The serum ALT levels tended to increase slightly from 44.41 ± 40.48 IU/L prior to TACE+RFA to 51.52 ± 46.19 IU/L at 1 mo after TACE+RFA (paired t-test, P = 0.083). However, the levels gradually decreased at 3, 6, and 9 mo and then returned to baseline. Serum Alb levels significantly decreased from 3.65 ± 0.52 g/dL before the treatment to 3.50 ± 0.51 g/dL at 1 mo after the combined treatment (paired t-test with Bonferroni correction, P = 0.005). The Alb levels were recovered by 3 mo and subsequently remained at similar levels for 6, 9, and 12 mo. Serum T-Bil levels at 1, 3, 6, 9 and 12 mo were maintained at the pre-treatment levels.

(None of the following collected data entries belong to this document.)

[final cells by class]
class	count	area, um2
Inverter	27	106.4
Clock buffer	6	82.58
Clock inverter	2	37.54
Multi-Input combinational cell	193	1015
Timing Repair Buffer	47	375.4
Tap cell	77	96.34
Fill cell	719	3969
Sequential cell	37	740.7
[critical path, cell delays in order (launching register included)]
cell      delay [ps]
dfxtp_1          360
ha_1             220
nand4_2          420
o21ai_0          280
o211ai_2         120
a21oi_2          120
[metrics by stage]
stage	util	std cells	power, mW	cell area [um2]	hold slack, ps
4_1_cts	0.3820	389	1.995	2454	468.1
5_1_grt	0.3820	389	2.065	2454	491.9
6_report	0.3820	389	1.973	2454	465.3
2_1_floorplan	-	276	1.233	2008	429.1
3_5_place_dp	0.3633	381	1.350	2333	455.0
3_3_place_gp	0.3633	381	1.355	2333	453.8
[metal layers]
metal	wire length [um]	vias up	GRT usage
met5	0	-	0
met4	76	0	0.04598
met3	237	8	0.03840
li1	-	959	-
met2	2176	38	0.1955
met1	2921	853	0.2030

Serum PT levels were also unchanged 12 mo after the treatment (Table 2).
Pre-TACE+RFA | After TACE+RFA | |||||
Liver function parameters | Baseline | At 1 mo | At 3 mo | At 6 mo | At 9 mo | At 12 mo |
ALT (IU/L) | 44.41 ± 40.48 | 51.52 ± 46.19 | 38.71 ± 28.16 | 38.50 ± 23.88 | 38.05 ± 27.72 | 37.69 ± 20.94 |
Albumin (g/dL) | 3.65 ± 0.52 | 3.50 ± 0.511 | 3.64 ± 0.50 | 3.69 ± 0.48 | 3.67 ± 0.50 | 3.66 ± 0.48 |
Bilirubin (mg/dL) | 1.17 ± 0.69 | 1.23 ± 0.80 | 1.20 ± 0.69 | 1.22 ± 0.76 | 1.23 ± 0.73 | 1.23 ± 0.79 |
Prothrombin time (INR) | 1.21 ± 0.16 | 1.22 ± 0.19 | 1.20 ± 0.17 | 1.20 ± 0.17 | 1.20 ± 0.18 | 1.20 ± 0.19 |
At 1 mo after the treatment, the CPs remained unchanged in 89 of the 94 patients (94.7%). There was an increase of CPs by one-point in 5 patients (5.3%), but their CPs returned to pre-treatment scores at 3 mo after the treatment. To evaluate the factors affecting the transient rise of CPs at 1 mo after the combined treatment, the following potential variables were examined: gender, age (≥ 60 vs < 60 years), etiology of HCC (hepatitis B virus vs others), CP class (B vs A), CPs (score 8/9 vs 5/6/7), tumor size (> 3.0 vs≤ 3.0 cm), multiplicity of HCC (≥ 2 vs single) and presence of major complications (Table 3). In the univariate analysis, high baseline CPs (score 8/9 vs 5/6/7, P = 0.022) and large tumor (> 3.0 vs≤ 3.0 cm, P = 0.082) were significantly or marginally associated with transient rise of CPs. However, in the multivariate analysis, the high CPs (score 8/9) was identified as the only independent factor for transient worsening of CPs (score 8/9 vs score 5/6/7; P = 0.026, OR = 9.20, 95%CI: 1.31-64.70).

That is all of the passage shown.